Linnea let out a horrible, juddering breath. “I lied to you.”

I shook my head, not understanding.

“When Elin died. I told you—I told you not to come back. That it would just hurt him.”

I touched her shoulder. “That wasn’t a lie, Lin. You were right.”

“No, it was. Because right after the funeral, he got a flight to California. To—see you. And Henrik…” She paused, swallowed. “Henrik and I convinced him to cancel it. Because we knew how Saffi felt about him. And I was afraid if you were together, you’d both leave forever or you’d keep hurting each other, and I told myself it was the best for both of you, but really, I think I was just angry. Because you left. Because you gave up on me.”

I blinked quickly, trying to clear my eyes as they began to burn. “I would never give up on you.”

“But you did,” Linnea said.

But I did.

“I’m sorry,” I whispered. “I’m so sorry.”

She shook her head frantically. “No. No, no. I should’ve come to see you. Both of you. I just thought if I did, it would be like when Lukas went, and he came back thinking everything here was—pathetic, or something. I just didn’t want to realize my life was pathetic.”

“If anyone ever makes you feel pathetic,” Kitty said, “I’ll rip their fucking throat out.”

“I do want to go, though,” Linnea said. “Visit you both.”

We were all quiet for a moment, then Linnea took a sharp breath. “I’m sorry I made you both come back,” she said, and then she was crying again.

* * *

I waited until Linnea and Kitty were asleep, sometime just after seven, when the sun was still hours off rising.

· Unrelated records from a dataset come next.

From an optimization exercise on the open Yosys and OpenROAD flow, aimed at small area; shortcuts taken in it are not production practice. Function was checked by simulation only, so behaviour that the tests miss may differ from the original. Power figures rest on the tool's default switching activity, not on a simulated workload.

== v6 ==
==> flow/design.v <==
module mem_arbiter_n #(
  parameter int NUM_CH  = 4,
  parameter int ADDR_W  = 32,
  parameter int LINE_W  = 256,
  parameter int BURST_W = 64
) (
  input  logic                       clk,
  input  logic                       reset_n,
  input  logic [NUM_CH-1:0]          ch_read_i,
  input  logic [NUM_CH-1:0]          ch_write_i,
  input  logic [NUM_CH*ADDR_W-1:0]   ch_addr_i,
  input  logic [NUM_CH*LINE_W-1:0]   ch_wline_i,
  output logic [LINE_W-1:0]          ch_rline_o,
  output logic [NUM_CH-1:0]          ch_resp_o,
  output logic                       stall_o,
  input  logic                       resp_i,
  input  logic [BURST_W-1:0]         burst_i,
  output logic [BURST_W-1:0]         burst_o,
  output logic [ADDR_W-1:0]          address_o,
  output logic                       read_o,
  output logic                       write_o
);
  localparam int BEATS = LINE_W / BURST_W;
  localparam int OFF_W = $clog2(LINE_W / 8);
  logic [NUM_CH-1:0] req;
  logic [NUM_CH-1:0] grant_q;     
  logic [NUM_CH-1:0] ptr;         
  logic [NUM_CH-1:0] grant_sel;   
  logic [BEATS-1:0]  beat_q;      
  logic              done_q;      
  logic              busy, idle;
  assign req  = ch_read_i | ch_write_i;
  assign busy = read_o | write_o;
  assign idle = ~busy & ~done_q;
  assign ptr  = {grant_q[NUM_CH-2:0], grant_q[NUM_CH-1]};
  always_comb begin
    logic found;
    grant_sel = '0;
    found     = 1'b0;
    for (int p = 0; p < NUM_CH; p++) begin
      if (ptr[p]) begin
        found = 1'b0;
        for (int j = 0; j < NUM_CH; j++) begin
          if (!found && req[(p + j) % NUM_CH]) begin
            grant_sel[(p + j) % NUM_CH] = 1'b1;
            found = 1'b1;
          end
        end
      end
    end
  end
  always_ff @(posedge clk or negedge reset_n) begin
    if (!reset_n) begin
      grant_q <= NUM_CH'(1) << (NUM_CH - 1);
      beat_q  <= BEATS'(1);
      done_q  <= 1'b0;
      read_o  <= 1'b0;
      write_o <= 1'b0;
    end else begin
      done_q <= busy & resp_i & beat_q[BEATS-1];
      if (idle) begin
        if (|req) begin
          grant_q <= grant_sel;
          write_o <= |(ch_write_i & grant_sel);
          read_o  <= ~|(ch_write_i & grant_sel);
        end
      end else if (busy & resp_i) begin
        beat_q <= {beat_q[BEATS-2:0], beat_q[BEATS-1]};
        if (beat_q[BEATS-1]) begin
          read_o  <= 1'b0;
          write_o <= 1'b0;
        end
      end
    end
  end
  assign ch_resp_o = done_q ? grant_q : '0;
  assign stall_o   = (|req) & ~done_q;
  always_comb begin
    address_o = '0;
    burst_o   = '0;
    for (int c = 0; c < NUM_CH; c++) begin
      address_o = address_o | ({ADDR_W{grant_q[c]}} & ch_addr_i[c*ADDR_W +: ADDR_W]);
      for (int k = 0; k < BEATS; k++)
        burst_o = burst_o | ({BURST_W{grant_q[c] & beat_q[k]}} &
                             ch_wline_i[c*LINE_W + k*BURST_W +: BURST_W]);
    end
    address_o[OFF_W-1:0] = '0;
  end
  always_ff @(posedge clk) begin
    for (int k = 0; k < BEATS - 1; k++)
      if (beat_q[k]) ch_rline_o[k*BURST_W +: BURST_W] <= burst_i;
    ch_rline_o[(BEATS-1)*BURST_W +: BURST_W] <= burst_i;
  end
endmodule
What follows belongs to an exercise in optimizing a design on an open flow for small area; a production flow would make more cautious choices.
At most, simulation tests tie the RTL to the original design; equivalence was not proved.
Power is estimated from default activity; no workload was simulated.

==> exp/indigo: inputs <==
==> flow/design.v (excerpt) <==
module rvCoreTop (
  input  wire         clk,
  input  wire         reset,
  output wire         wb_cyc,
  output wire         wb_stb,
  output wire         wb_we,
  output wire [31:0]  wb_adr,
  output wire [31:0]  wb_dat_w,
  output wire [3:0]   wb_sel,
  input  wire [31:0]  wb_dat_r,
  input  wire         wb_ack,
  output wire [63:0]  retired_count
);
clock: 10.0 ns
lec_check: 0
cap_margin: 20
core_margin: 2
core_utilization: 40
slew_margin: 20
standard.sh (not shown) runs the stock make flow with config.mk's settings and CLKGATE_MAP_FILE= SYNTH_SCRIPT=/design/flow/synth_recipe.tcl, a recipe that flattens the netlist after the stock synthesis.
==> flow/flow/run.sh <==
#!/bin/bash
# Standard layout with small port buffers and a lean clock tree.
set -euo pipefail
cd "$(dirname "$0")/.."
export BUFFER_PORTS_ARGS="-buffer_cell sky130_fd_sc_hd__buf_1"
export CTS_ARGS="-sink_clustering_enable -repair_clock_nets -dont_use_dummy_load -buf_list sky130_fd_sc_hd__clkbuf_16 -sink_clustering_size 24 -sink_clustering_max_diameter 60"
bash standard.sh > standard_make.log 2>&1
==> inputs of exp/cedar, as changes to exp/indigo <==
--- a/flow/design.v
+++ b/flow/design.v
@@ -62,31 +62,34 @@
   wire isJALR  = ~b4 & b6 & ~b3 & b2;
   wire isBR    = ~b4 & b6 & ~b2;
   wire isLD    = ~b4 & ~b6 & ~b5;
   wire isST    = ~b4 & ~b6 & b5;
   wire isOPR   = isALU & b5;
   wire isSH    = isALU & (f3[1:0] == 2'b01);
   wire isSLT   = isALU & (f3[2:1] == 2'b01);
   wire isJ     = isJAL | isJALR;
-  logic [31:0] imm;
+  wire       isU  = b4 & b2;
+  wire       fmtI = ~isU & ~isJAL & ~isBR & ~isST;
+  wire       sgnI = D[31];
+  logic [3:0] immd;
   always_comb
   begin
-    if (b4 & b2)
-      imm = {D[31:12], 12'b0};
-    else if (isJAL)
-      imm = {{12{D[31]}}, D[19:12], D[20], D[30:21], 1'b0};
-    else if (isBR)
-      imm = {{20{D[31]}}, D[7], D[30:25], D[11:8], 1'b0};
-    else if (isST)
-      imm = {{21{D[31]}}, D[30:25], D[11:7]};
-    else
-      imm = {{21{D[31]}}, D[30:20]};
+    case (ph)
+      3'd0:    immd = isU ? 4'b0 : {(fmtI | isJAL) ? D[23:21] : D[10:8],
+                                    fmtI ? D[20] : (isST & D[7])};
+      3'd1:    immd = isU ? 4'b0 : {D[27:25], (fmtI | isJAL) ? D[24] : D[11]};
+      3'd2:    immd = isU ? 4'b0 : {isJAL ? D[20] : (isBR ? D[7] : D[31]), D[30:28]};
+      3'd3:    immd = (isU | isJAL) ? D[15:12] : {4{sgnI}};
+      3'd4:    immd = (isU | isJAL) ? D[19:16] : {4{sgnI}};
+      3'd5:    immd = isU ? D[23:20] : {4{sgnI}};
+      3'd6:    immd = isU ? D[27:24] : {4{sgnI}};
+      default: immd = isU ? D[31:28] : {4{sgnI}};
+    endcase
   end
-  wire [3:0] immd = imm[{ph, 2'b00} +: 4];
   wire [3:0] fourd = ph0 ? 4'b0100 : 4'b0000;
   logic [3:0]  wd;
   logic        wen;
   wire  [3:0]  rs1    = D[18:15];
   wire  [3:0]  rs2sel = inExec ? D[23:20] : idxc;
   logic [15:0][3:0] heads;
   assign heads[0] = 4'b0;
   genvar g;
@@ -130,36 +133,31 @@
                    : (f3[0] ? ltu : lts);
   wire [3:0] XN = (st == S_INIT) ? 4'b0 : ((inExec & isJALR) ? r1 : Pd);
   wire [3:0] YN = inExec ? (isJ ? immd : fourd)
                          : ((st == S_BR2) ? (flag ? immd : fourd) : 4'b0);
   wire       cin2 = ph0 ? 1'b0 : c2;
   wire [4:0] s2 = {1'b0, XN} + {1'b0, YN} + {4'b0, cin2};
   wire [3:0] nd = {s2[3:2], ph0 ? 2'b00 : s2[1:0]};
   wire pw = (inExec & ~isBR) | (st == S_BR2) | (st == S_INIT);
-  wire aw = (inExec & ~isBR) | (st == S_BR2) | (st == S_INIT) | (st == S_XL) | (st == S_C);
+  wire aw = (inExec & ~isBR) | (st == S_BR2) | (st == S_INIT) | (st == S_GL) | (st == S_GWL)
+          | ((st == S_XL) & ~(ph[2] & ph[1])) | (st == S_C);
   wire [3:0] ain = (inExec & (isLD | isST)) ? s1[3:0] : nd;
   wire       right = f3c[2];
   wire       isXL  = (st == S_XL);
-  wire [3:0] qp    = {1'b0, cnt} + {3'b0, (sr != 2'b00)};
-  wire [2:0] tl    = 3'd0 - qp[2:0];
+  wire       rnz   = (sr != 2'b00);
+  wire [2:0] tl    = ~cnt + {2'b0, ~rnz};    
   wire [2:0] t     = ((st == S_GS) & ~right) ? tl : cnt;
   wire [3:0] pt    = {1'b0, ph} + {1'b0, t};
   wire       rot   = pt[3];
-  wire [3:0] kq    = {1'b0, ph} + {1'b0, cnt};
-  wire lo_inv_r  = kq[3];
-  wire hi_inv_r  = kq[3] | (kq[2:0] == 3'd7);
-  wire lo_inv_l  = ({1'b0, ph} < qp);
-  wire hi_inv_l  = ({1'b0, ph} + 4'd1 < qp);
   wire lo_inv_ld = f3c[1] ? 1'b0 : (f3c[0] ? ph[2] : (ph[2] | ph[1]));
-  wire lo_inv    = isXL ? lo_inv_ld : (right ? lo_inv_r : lo_inv_l);
-  wire hi_inv    = right ? hi_inv_r : hi_inv_l;
-  wire fill      = (isXL | right) & sgn;
+  wire lo_inv    = isXL ? lo_inv_ld : (~right & ph0 & rnz);
+  wire fill      = isXL & sgn;
   wire [3:0] lo  = lo_inv ? {4{fill}} : D[3:0];
-  wire [3:0] hi  = hi_inv ? {4{fill}} : D[7:4];
+  wire [3:0] hi  = D[7:4];
   wire [1:0] rp  = isXL ? 2'b00 : (right ? sr : (2'b00 - sr));
   wire [7:0] win = {hi, lo};
   wire [3:0] xout = win[rp +: 4];
   always_comb
   begin
     wen = 1'b0;
     wd  = xout;
     if (inExec)
@@ -172,17 +170,20 @@
       wen = 1'b1;
       wd  = {3'b000, flag};
     end
     else if ((st == S_XL) | (st == S_XS))
       wen = 1'b1;
   end
   wire [3:0] stin = ((f3c[1:0] == 2'b00) & (ph[2] | ph[1])) ? D[27:24]
                   : (((f3c[1:0] == 2'b01) & ph[2]) ? D[19:16] : r2);
-  wire [3:0] topin = (st == S_STS) ? stin : ((st == S_L) ? r2 : D[3:0]);
+  wire       rfill = right & ((st == S_GS) | (st == S_XS));
+  wire [3:0] topin = (st == S_STS) ? stin
+                   : ((st == S_L) ? ((~right & rot) ? 4'b0 : r2)
+                                  : (rfill ? {4{sgn}} : D[3:0]));
   wire dsh  = (st == S_STS) | (st == S_L) | (st == S_XL) | (st == S_XS)
             | (((st == S_GL) | (st == S_GS)) & rot);
   wire dcap = ack & ~wb_we;
   always_ff @(posedge clk)
   begin
     if (dcap)
       D <= wb_dat_r;
     else if (dsh)
@@ -191,36 +192,36 @@
   always_ff @(posedge clk)
     P <= {pw ? nd : Pd, P[31:4]};
   genvar j;
   generate
     for (j = 0; j < 8; j++)
     begin : adig
       always_ff @(posedge clk)
         if (aw & (ph == j))
-          A[4*j +: 4] <= ain;
+          A[4*j +: 4] <= ain;    
     end
   endgenerate
   wire isSTr = ~wb_dat_r[6] & wb_dat_r[5] & ~wb_dat_r[4];
   always_ff @(posedge clk)
   begin
     c1   <= s1[4];
     c2   <= s2[4];
     zf   <= zacc;
     sltw <= inExec & ph7 & isSLT;
     if (inExec & ph7)
       flag <= cond;
-    if (ack & (st == S_FETCH))
+    if (ack & ~wb_we & (st != S_MEMR))    
     begin
       idxc <= isSTr ? wb_dat_r[23:20] : wb_dat_r[10:7];
       f3c  <= wb_dat_r[14:12];
       alt  <= wb_dat_r[30];
     end
-    if (inExec & ph0 & isLD)
-      cnt <= {s1[1:0], 1'b0};
+    if (inExec & ph0 & (isLD | isST))
+      cnt <= {s1[1:0], 1'b0};    
     if (inExec & ph0 & isSH)
       {cnt, sr} <= b5 ? {cnt[2], r2} : D[24:20];
     if (inExec & (ph == 3'd1) & isSH & b5)
       cnt[2] <= r2[0];
     if ((st == S_MEMW) & ack)
       cnt <= ph;
     if ((st == S_L) & ph7)
       sgn <= alt & r2[3];
@@ -229,37 +230,42 @@
   end
   always_ff @(posedge clk)
   begin
     if (reset)
     begin
       st      <= S_INIT;
       ph      <= 3'd0;
       req     <= 1'b0;
-      retired <= 64'd0;
     end
     else
     begin
       ph <= ph + 3'd1;
       if (ack)
         req <= 1'b0;
       case (st)
-        S_INIT, S_BR2, S_XL, S_XS:
+        S_INIT, S_BR2:
           if (ph7)
           begin
             st  <= S_FETCH;
             req <= 1'b1;
           end
+        S_XL, S_XS:
+        begin
+          if (ph == 3'd5)
+            req <= 1'b1;
+          if (ph7)
+            st <= wb_ack ? S_EXEC : S_FETCH;
+        end
         S_FETCH:
           if (ph7 & (~req | wb_ack))
             st <= S_EXEC;
         S_EXEC:
           if (ph7)
           begin
-            retired <= retired + 64'd1;
             if (isBR)
               st <= S_BR2;
             else if (isLD)
             begin
               st  <= S_MEMR;
               req <= 1'b1;
             end
             else if (isST)
@@ -276,20 +282,18 @@
           if (ph7)
           begin
             st  <= S_MEMW;
             req <= 1'b1;
           end
         S_MEMR:
           if (wb_ack)
           begin
-            if (~kq[3] & ~ph7)
+            if ((~pt[3] & ~(ph[2] & ph[1])) | ph7)
               st <= S_GL;
-            else if (ph7 & (cnt == 3'd0))
-              st <= S_XL;
             else
               st <= S_GWL;
           end
         S_GWL:
           if (ph7)
             st <= S_GL;
         S_GL:
           if (ph7)
@@ -309,18 +313,31 @@
             st  <= S_FETCH;
             req <= 1'b1;
           end
         default:
           st <= S_INIT;
       endcase
     end
   end
+  wire rinc = inExec & ph7;
+  wire [8:0] gcy;
+  assign gcy[0] = rinc;
+  genvar gi;
+  generate
+    for (gi = 0; gi < 8; gi++)
+    begin : rg
+      wire [7:0] x = retired[8*gi +: 8];
+      assign gcy[gi+1] = gcy[gi] & (&x);
+      always_ff @(posedge clk)
+        retired[8*gi +: 8] <= reset ? 8'd0 : (x + {7'd0, gcy[gi]});
+    end
+  endgenerate
   assign wb_cyc        = req;
   assign wb_stb        = req;
   assign wb_we         = (st == S_MEMW);
   assign wb_adr        = {A[31:2], 2'b00};
   assign wb_dat_w      = D;
   assign wb_sel        = f3c[1] ? 4'b1111
-                       : (f3c[0] ? (A[1] ? 4'b1100 : 4'b0011) : (4'b0001 << A[1:0]));
+                       : (f3c[0] ? (cnt[2] ? 4'b1100 : 4'b0011) : (4'b0001 << cnt[2:1]));
   assign retired_count = retired;
 endmodule
 `default_nettype wire
==> flow/flow/run.sh (replaced) <==
#!/bin/bash
# Standard ORFS layout (the standard.sh) with two changes:
#  - port buffers use the smallest buffer cell (every port still gets one);
#  - the clock tree uses clkbuf_16 with larger sink clusters and no dummy loads.
# The make output goes to standard_make.log; ORFS writes each step's log under orfs/logs.
set -euo pipefail
cd "$(dirname "$0")/.."
export BUFFER_PORTS_ARGS="-buffer_cell sky130_fd_sc_hd__buf_1"
export CTS_ARGS="-sink_clustering_enable -repair_clock_nets -dont_use_dummy_load -buf_list sky130_fd_sc_hd__clkbuf_16 -sink_clustering_size 28 -sink_clustering_max_diameter 100"
bash standard.sh > standard_make.log 2>&1
==> inputs of exp/lagoon, as changes to exp/indigo <==
--- a/flow/design.v
+++ b/flow/design.v
@@ -62,31 +62,34 @@
   wire isJALR  = ~b4 & b6 & ~b3 & b2;
   wire isBR    = ~b4 & b6 & ~b2;
   wire isLD    = ~b4 & ~b6 & ~b5;
   wire isST    = ~b4 & ~b6 & b5;
   wire isOPR   = isALU & b5;
   wire isSH    = isALU & (f3[1:0] == 2'b01);
   wire isSLT   = isALU & (f3[2:1] == 2'b01);
   wire isJ     = isJAL | isJALR;
-  logic [31:0] imm;
+  wire       isU  = b4 & b2;
+  wire       fmtI = ~isU & ~isJAL & ~isBR & ~isST;
+  wire       sgnI = D[31];
+  logic [3:0] immd;
   always_comb
   begin
-    if (b4 & b2)
-      imm = {D[31:12], 12'b0};
-    else if (isJAL)
-      imm = {{12{D[31]}}, D[19:12], D[20], D[30:21], 1'b0};
-    else if (isBR)
-      imm = {{20{D[31]}}, D[7], D[30:25], D[11:8], 1'b0};
-    else if (isST)
-      imm = {{21{D[31]}}, D[30:25], D[11:7]};
-    else
-      imm = {{21{D[31]}}, D[30:20]};
+    case (ph)
+      3'd0:    immd = isU ? 4'b0 : {(fmtI | isJAL) ? D[23:21] : D[10:8],
+                                    fmtI ? D[20] : (isST & D[7])};
+      3'd1:    immd = isU ? 4'b0 : {D[27:25], (fmtI | isJAL) ? D[24] : D[11]};
+      3'd2:    immd = isU ? 4'b0 : {isJAL ? D[20] : (isBR ? D[7] : D[31]), D[30:28]};
+      3'd3:    immd = (isU | isJAL) ? D[15:12] : {4{sgnI}};
+      3'd4:    immd = (isU | isJAL) ? D[19:16] : {4{sgnI}};
+      3'd5:    immd = isU ? D[23:20] : {4{sgnI}};
+      3'd6:    immd = isU ? D[27:24] : {4{sgnI}};
+      default: immd = isU ? D[31:28] : {4{sgnI}};
+    endcase
   end
-  wire [3:0] immd = imm[{ph, 2'b00} +: 4];
   wire [3:0] fourd = ph0 ? 4'b0100 : 4'b0000;
   logic [3:0]  wd;
   logic        wen;
   wire  [3:0]  rs1    = D[18:15];
   wire  [3:0]  rs2sel = inExec ? D[23:20] : idxc;
   logic [15:0][3:0] heads;
   assign heads[0] = 4'b0;
   genvar g;
@@ -95,18 +98,27 @@
     begin : rf
       logic [31:0] r;
       wire we = wen & (idxc == g);
       always_ff @(posedge clk)
         r <= {we ? wd : r[3:0], r[31:4]};
       assign heads[g] = r[3:0];
     end
   endgenerate
-  wire [3:0] r1 = heads[rs1];
-  wire [3:0] r2 = heads[rs2sel];
+  logic [3:0] r1, r2;
+  always_comb
+  begin
+    r1 = 4'b0;
+    r2 = 4'b0;
+    for (int i = 1; i < 16; i++)
+    begin
+      r1 = r1 | (heads[i] & {4{rs1 == i}});
+      r2 = r2 | (heads[i] & {4{rs2sel == i}});
+    end
+  end
   wire [3:0] Pd = P[3:0];
   wire [3:0] XR  = (isAUIPC | isJ) ? Pd : (isLUI ? 4'b0 : r1);
   wire [3:0] YR  = (isOPR | isBR) ? r2 : (isJ ? fourd : immd);
   wire       sub = isBR | isSLT | (isOPR & (f3 == 3'b000) & D[30]);
   wire       cin1 = ph0 ? sub : c1;
   wire [4:0] s1  = {1'b0, XR} + {1'b0, YR ^ {4{sub}}} + {4'b0, cin1};
   logic [3:0] res;
   always_comb
==> flow/flow/run.sh (replaced) <==
#!/bin/bash
# Standard layout with small port buffers and a lean clock tree.
set -euo pipefail
cd "$(dirname "$0")/.."
export BUFFER_PORTS_ARGS="-buffer_cell sky130_fd_sc_hd__buf_1"
export CTS_ARGS="-sink_clustering_enable -repair_clock_nets -dont_use_dummy_load -buf_list sky130_fd_sc_hd__clkbuf_16 -sink_clustering_size 28 -sink_clustering_max_diameter 100"
bash standard.sh > standard_make.log 2>&1
==> inputs of exp/yarrow, as changes to exp/indigo <==
==> flow/run.sh (new file) <==
#!/bin/bash
# synth_recipe.tcl (not shown) runs the flow's synth.tcl, then flattens the netlist and writes it again
# the make line also repeats each setting of config.mk as NAME=value (left out here)
make -C /OpenROAD-flow-scripts/flow DESIGN_CONFIG=/design/flow/config.mk WORK_HOME=/design/flow/orfs CLKGATE_MAP_FILE= SYNTH_SCRIPT=/design/flow/synth_recipe.tcl finish
removed: flow/flow/run.sh
removed: flow/standard.sh
==> results by group <==
Run status
  • Run status: complete, no violations

STA
  • Slew Limit Headroom: 0.2300

Power
  • Worst voltage drop across the vdd grid: 0.1468 mV
  • Combinational power: 102 µW
  • Net Sw Power: 882.2 µW

GRT
  • Via count of the first global-routing pass: 13660

Setup path
  • List of cells traversed by the critical path: or4b_4, mux2i_1, mux4_2, o211ai_1, o21ai_0, o21ai_0, xnor2_1, fa_1, a21o_1, a21oi_1, xor2_1, nor3_1, a31oi_1, a21o_1, o221ai_1, a21oi_1, buf_4, a21oi_1
  • Cell count along the critical path: 18
  • Arrival time reported for the critical path endpoint: 6660 ps

CTS
  • CTS HTree Levels: 2
  • Clk sinks: 667
  • Clock-pin slew reported for the worst setup and hold paths after clock tree synthesis: 80 ps

Layout
  • Total area of multi-input combinational cells: 0.007104 mm²
  • Filler Cells Inserted: 5037
  • Leading cell types in the layout, fill and taps excluded: 588 x dfxtp_1, 205 x nand2_1, 173 x nor2_1

Detailed routing
  • Uppermost layer routed: met4

Placed design
  • Standard cell area after detailed placement: 0.02309 mm²
The numbers above come from exp/indigo.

Not long until the shortest day of the year, then Christmas, then another January to start over again.

I went to the hearth room and made a fire, slowly and deliberately, concentrating on every bit of kindling. When I opened my laptop, there was a moment before the screen lit up where I saw my reflection in the blackness: puffy, pale, hollow. I watched my fingers as I typed. The glow of the screen hurt too much. In the end, I only proofread it once, quickly, before I pressed Send.

It was a polite letter thanking Carla and the company for giving me a job three and a half years before. I said I was grateful; I meant it. I also said that due to unforeseen circumstances, I would be resigning so that I could spend more time with my family.